Gauged Nonlinear Sigma Model and Boundary Diffeomorphism Algebra

TL;DR

This paper explores a Chern-Simons gauged nonlinear sigma model with boundary, revealing how bulk diffeomorphism invariance leads to a boundary theory with an enlarged Virasoro algebra and explicit solutions for Gauss's law.

Contribution

It demonstrates the reduction of the bulk theory to a boundary nonlinear sigma model on Hermitian symmetric space and computes the boundary diffeomorphism algebra.

Findings

Gauss's law explicitly solvable on Hermitian symmetric space

Bulk theory reduces to boundary nonlinear sigma model

Boundary diffeomorphism algebra forms an enlarged Virasoro algebra

Abstract

We consider Chern-Simons gauged nonlinear sigma model with boundary which has a manifest bulk diffeomorphism invariance.
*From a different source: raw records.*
--- src/sv/llepd_pkg.sv ---
// ----------------------------------------------------------------------------
// llepd_pkg
// Types, codes and constants shared by the login line editor modules.
// ----------------------------------------------------------------------------
package llepd_pkg;

  localparam int unsigned NAME_CAP = 32;
  localparam int unsigned IDX_W    = $clog2(NAME_CAP);
  localparam int unsigned CNT_W    = 6;
  localparam int unsigned CHAR_W   = 7;
  localparam int unsigned BYTE_W   = 8;

  // character codes
  localparam logic [CHAR_W-1:0] CH_CTRL_D = 7'd4;
  localparam logic [CHAR_W-1:0] CH_BS     = 7'd8;
  localparam logic [CHAR_W-1:0] CH_NL     = 7'd10;
  localparam logic [CHAR_W-1:0] CH_CR     = 7'd13;
  localparam logic [CHAR_W-1:0] CH_CTRL_U = 7'd21;
  localparam logic [CHAR_W-1:0] CH_SPACE  = 7'd32;
  localparam logic [CHAR_W-1:0] CH_HASH   = 7'd35;
  localparam logic [CHAR_W-1:0] CH_AT     = 7'd64;
  localparam logic [CHAR_W-1:0] CH_TILDE  = 7'd126;
  localparam logic [CHAR_W-1:0] CH_DEL    = 7'd127;

  typedef enum logic [2:0] {
    KIND_ECHO     = 3'd0,
    KIND_ERASE    = 3'd1,
    KIND_NAME     = 3'd2,
    KIND_DONE     = 3'd3,
    KIND_REPROMPT = 3'd4,
    KIND_HANGUP   = 3'd5,
    KIND_ABORT    = 3'd6
  } kind_e;

  typedef enum logic [2:0] {
    CLS_EOL,
    CLS_ERASE,
    CLS_KILL,
    CLS_HANGUP,
    CLS_PRINT,
    CLS_IGNORE
  } cls_e;

  typedef enum logic [2:0] {
    ST_IDLE,
    ST_DECODE,
    ST_NAME,
    ST_DONE,
    ST_KILL
  } state_e;

  typedef struct packed {
    logic  load;
    logic  emit;
    kind_e kind;
    logic  last;
    logic  store_wr;
    logic  cnt_dec;
    logic  learn_erase;
    logic  learn_kill;
    logic  sess_rst;
    logic  idx_inc;
    logic  idx_clr;
  } cmd_t;

  typedef struct packed {
    cls_e cls;
    logic cnt_zero;
    logic cnt_one;
    logic full;
    logic name_last;
    logic slot_free;
  } sts_t;

endpackage

--- src/sv/login_line_editor_parity_detect_top.sv ---
// ----------------------------------------------------------------------------
// login_line_editor_parity_detect_top
// Login-name line editor with parity detection on received terminal bytes.
// ----------------------------------------------------------------------------
// Sequence: a request is taken in idle and decoded in the decode state, which
//   registers at most one result; a kill walks the kill state and a line end the
//   name and done states, emitting one result per cycle while the output slot
//   is free, name characters read from the name store read port. A new byte is
//   taken only once the sequencer is back in idle.
// Reset: asynchronous, clears the sequencer, session registers and output
//   valid; the name store is not cleared and is only read where written.
module login_line_editor_parity_detect_top (
  input  logic                          clk_i,
  input  logic                          rst_ni,
  input  logic                          in_valid_i,
  output logic                          in_ready_o,
  input  logic [llepd_pkg::BYTE_W-1:0]  rx_byte_i,
  output logic                          out_valid_o,
  input  logic                          out_ready_i,
  output logic [2:0]                    kind_o,
  output logic [llepd_pkg::BYTE_W-1:0]  data_o,
  output logic [1:0]                    erase_variant_o,
  output logic [llepd_pkg::CHAR_W-1:0]  eol_char_o,
  output logic [llepd_pkg::CHAR_W-1:0]  erase_char_o,
  output logic [llepd_pkg::CHAR_W-1:0]  kill_char_o,
  output logic [1:0]                    parity_seen_o,
  output logic [llepd_pkg::CNT_W-1:0]   name_length_o,
  output logic                          last_o
);

  llepd_pkg::cmd_t cmd;
  llepd_pkg::sts_t sts;

  llepd_ctrl u_ctrl (
    .clk_i      (clk_i),
    .rst_ni     (rst_ni),
    .in_valid_i (in_valid_i),
    .in_ready_o (in_ready_o),
    .sts_i      (sts),
    .cmd_o      (cmd)
  );

  llepd_dpath u_dpath (
    .clk_i           (clk_i),
    .rst_ni          (rst_ni),
    .cmd_i           (cmd),
    .sts_o           (sts),
    .rx_byte_i       (rx_byte_i),
    .out_valid_o     (out_valid_o),
    .out_ready_i     (out_ready_i),
    .kind_o          (kind_o),
    .data_o          (data_o),
    .erase_variant_o (erase_variant_o),
    .eol_char_o      (eol_char_o),
    .erase_char_o    (erase_char_o),
    .kill_char_o     (kill_char_o),
    .parity_seen_o   (parity_seen_o),
    .name_length_o   (name_length_o),
    .last_o          (last_o)
  );

endmodule

--- src/sv/llepd_dpath.sv ---
// ----------------------------------------------------------------------------
// llepd_dpath
// Session registers, name store, byte classifier and result register.
// ----------------------------------------------------------------------------
module llepd_dpath (
  input  logic                          clk_i,
  input  logic                          rst_ni,
  input  llepd_pkg::cmd_t               cmd_i,
  output llepd_pkg::sts_t               sts_o,
  input  logic [llepd_pkg::BYTE_W-1:0]  rx_byte_i,
  output logic                          out_valid_o,
  input  logic                          out_ready_i,
  output logic [2:0]                    kind_o,
  output logic [llepd_pkg::BYTE_W-1:0]  data_o,
  output logic [1:0]                    erase_variant_o,
  output logic [llepd_pkg::CHAR_W-1:0]  eol_char_o,
  output logic [llepd_pkg::CHAR_W-1:0]  erase_char_o,
  output logic [llepd_pkg::CHAR_W-1:0]  kill_char_o,
  output logic [1:0]                    parity_seen_o,
  output logic [llepd_pkg::CNT_W-1:0]   name_length_o,
  output logic                          last_o
);

  logic [llepd_pkg::BYTE_W-1:0] byte_q;
  logic [llepd_pkg::CHAR_W-1:0] chr;
  logic [llepd_pkg::CNT_W-1:0]  count_q, count_d;
  logic [llepd_pkg::CHAR_W-1:0] erase_q, erase_d;
  logic [llepd_pkg::CHAR_W-1:0] kill_q, kill_d;
  logic [1:0]                   parity_q, parity_d;
  logic [llepd_pkg::IDX_W-1:0]  rd_idx_q, rd_idx_d;
  logic [llepd_pkg::CHAR_W-1:0] rd_data_q;
  logic [llepd_pkg::CHAR_W-1:0] store [llepd_pkg::NAME_CAP];
  logic [1:0]                   parity_new;
  llepd_pkg::cls_e              cls;

  logic                         out_valid_q, out_valid_d;
  llepd_pkg::kind_e             kind_q;
  logic [llepd_pkg::BYTE_W-1:0] data_q, data_d;
  logic [1:0]                   variant_q;
  logic [llepd_pkg::CHAR_W-1:0] eol_q, erase_out_q, kill_out_q;
  logic [1:0]                   parity_out_q;
  logic [llepd_pkg::CNT_W-1:0]  length_q, length_d;
  logic                         last_q;

  assign chr = byte_q[llepd_pkg::CHAR_W-1:0];

  // classify the held byte
  always_comb begin
    unique case (chr) inside
      llepd_pkg::CH_CR, llepd_pkg::CH_NL:                   cls = llepd_pkg::CLS_EOL;
      llepd_pkg::CH_BS, llepd_pkg::CH_DEL, llepd_pkg::CH_HASH: cls = llepd_pkg::CLS_ERASE;
      llepd_pkg::CH_CTRL_U, llepd_pkg::CH_AT:               cls = llepd_pkg::CLS_KILL;
      llepd_pkg::CH_CTRL_D:                                 cls = llepd_pkg::CLS_HANGUP;
      default: begin
        if (chr >= llepd_pkg::CH_SPACE && chr <= llepd_pkg::CH_TILDE) begin
          cls = llepd_pkg::CLS_PRINT;
        end else begin
          cls = llepd_pkg::CLS_IGNORE;
        end
      end
    endcase
  end

  assign sts_o.cls       = cls;
  assign sts_o.cnt_zero  = (count_q == '0);
  assign sts_o.cnt_one   = (count_q == llepd_pkg::CNT_W'(1));
  assign sts_o.full      = (count_q >= llepd_pkg::CNT_W'(llepd_pkg::NAME_CAP - 1));
  assign sts_o.name_last = (llepd_pkg::CNT_W'(rd_idx_q) + llepd_pkg::CNT_W'(1) == count_q);
  assign sts_o.slot_free = !out_valid_q || out_ready_i;

  // parity of incoming byte: one plus the ones in the low 7 bits
  assign parity_new = (^rx_byte_i[llepd_pkg::CHAR_W-1:0]) ? 2'b10 : 2'b01;

  always_comb begin
    count_d  = count_q;
    erase_d  = erase_q;
    kill_d   = kill_q;
    parity_d = parity_q;
    rd_idx_d = rd_idx_q;
    if (cmd_i.load && rx_byte_i[llepd_pkg::BYTE_W-1]) begin
      parity_d = parity_q | parity_new;
    end
    if (cmd_i.learn_erase) begin
      erase_d = chr;
    end
    if (cmd_i.learn_kill) begin
      kill_d = chr;
    end
    if (cmd_i.store_wr) begin
      count_d = count_q + llepd_pkg::CNT_W'(1);
    end else if (cmd_i.cnt_dec) begin
      count_d = count_q - llepd_pkg::CNT_W'(1);
    end
    if (cmd_i.sess_rst) begin
      count_d  = '0;
      erase_d  = llepd_pkg::CH_DEL;
      kill_d   = llepd_pkg::CH_CTRL_U;
      parity_d = '0;
    end
    if (cmd_i.idx_clr) begin
      rd_idx_d = '0;
    end else if (cmd_i.idx_inc) begin
      rd_idx_d = rd_idx_q + llepd_pkg::IDX_W'(1);
    end
  end

  always_ff @(posedge clk_i or negedge rst_ni) begin
    if (!rst_ni) begin
      count_q  <= '0;
      erase_q  <= llepd_pkg::CH_DEL;
      kill_q   <= llepd_pkg::CH_CTRL_U;
      parity_q <= '0;
      rd_idx_q <= '0;
    end else begin
      count_q  <= count_d;
      erase_q  <= erase_d;
      kill_q   <= kill_d;
      parity_q <= parity_d;
      rd_idx_q <= rd_idx_d;
    end
  end

  always_ff @(posedge clk_i) begin
    if (cmd_i.load) begin
      byte_q <= rx_byte_i;
    end
  end

  // name store: one write port, one registered read port
  always_ff @(posedge clk_i) begin
    if (cmd_i.store_wr) begin
      store[count_q[llepd_pkg::IDX_W-1:0]] <= chr;
    end
    rd_data_q <= store[rd_idx_d];
  end

  // result register
  always_comb begin
    case (cmd_i.kind)
      llepd_pkg::KIND_ECHO: data_d = byte_q;
      llepd_pkg::KIND_NAME: data_d = {1'b0, rd_data_q};
      default:              data_d = '0;
    endcase
    if (cmd_i.store_wr) begin
      length_d = count_q + llepd_pkg::CNT_W'(1);
    end else if (cmd_i.cnt_dec) begin
      length_d = count_q - llepd_pkg::CNT_W'(1);
    end else begin
      length_d = count_q;
    end
    if (cmd_i.emit) begin
      out_valid_d = 1'b1;
    end else if (out_ready_i) begin
      out_valid_d = 1'b0;
    end else begin
      out_valid_d = out_valid_q;
    end
  end

  always_ff @(posedge clk_i or negedge rst_ni) begin
    if (!rst_ni) begin
      out_valid_q <= 1'b0;
    end else begin
      out_valid_q <= out_valid_d;
    end
  end

  always_ff @(posedge clk_i) begin
    if (cmd_i.emit) begin
      kind_q       <= cmd_i.kind;
      data_q       <= data_d;
      variant_q    <= (cmd_i.kind == llepd_pkg::KIND_ERASE) ? parity_q : 2'b00;
      eol_q        <= (cmd_i.kind == llepd_pkg::KIND_DONE) ? chr : '0;
      erase_out_q  <= cmd_i.learn_erase ? chr : erase_q;
      kill_out_q   <= kill_q;
      parity_out_q <= parity_q;
      length_q     <= length_d;
      last_q       <= cmd_i.last;
    end
  end

  assign out_valid_o     = out_valid_q;
  assign kind_o          = kind_q;
  assign data_o          = data_q;
  assign erase_variant_o = variant_q;
  assign eol_char_o      = eol_q;
  assign erase_char_o    = erase_out_q;
  assign kill_char_o     = kill_out_q;
  assign parity_seen_o   = parity_out_q;
  assign name_length_o   = length_q;
  assign last_o          = last_q;

`ifndef SYNTHESIS
  a_count_cap: assert property (@(posedge clk_i) disable iff (!rst_ni)
    count_q <= llepd_pkg::CNT_W'(llepd_pkg::NAME_CAP - 1))
    else $error("name count beyond store capacity");

  a_no_overwrite: assert property (@(posedge clk_i) disable iff (!rst_ni)
    !(cmd_i.emit && out_valid_q && !out_ready_i))
    else $error("result register overwritten while stalled");

  a_idx_in_range: assert property (@(posedge clk_i) disable iff (!rst_ni)
    cmd_i.idx_inc |-> (llepd_pkg::CNT_W'(rd_idx_q) < count_q))
    else $error("name readout past stored length");

  a_sess_rst: assert property (@(posedge clk_i) disable iff (!rst_ni)
    cmd_i.sess_rst |=> (count_q == '0 && parity_q == '0))
    else $error("session not cleared");
`endif

endmodule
We find that the Gauss's law can be solved explicitly when the nonlinear sigma model is defined on the Hermitian symmetric space, and the original bulk theory completely reduces to a boundary nonlinear sigma model with the target space of Hermitian symmetric space. We also study the symplectic structure, compute the diffeomorphism algebra on the boundary, and find an (enlarged) Virasoro algebra with classical central term.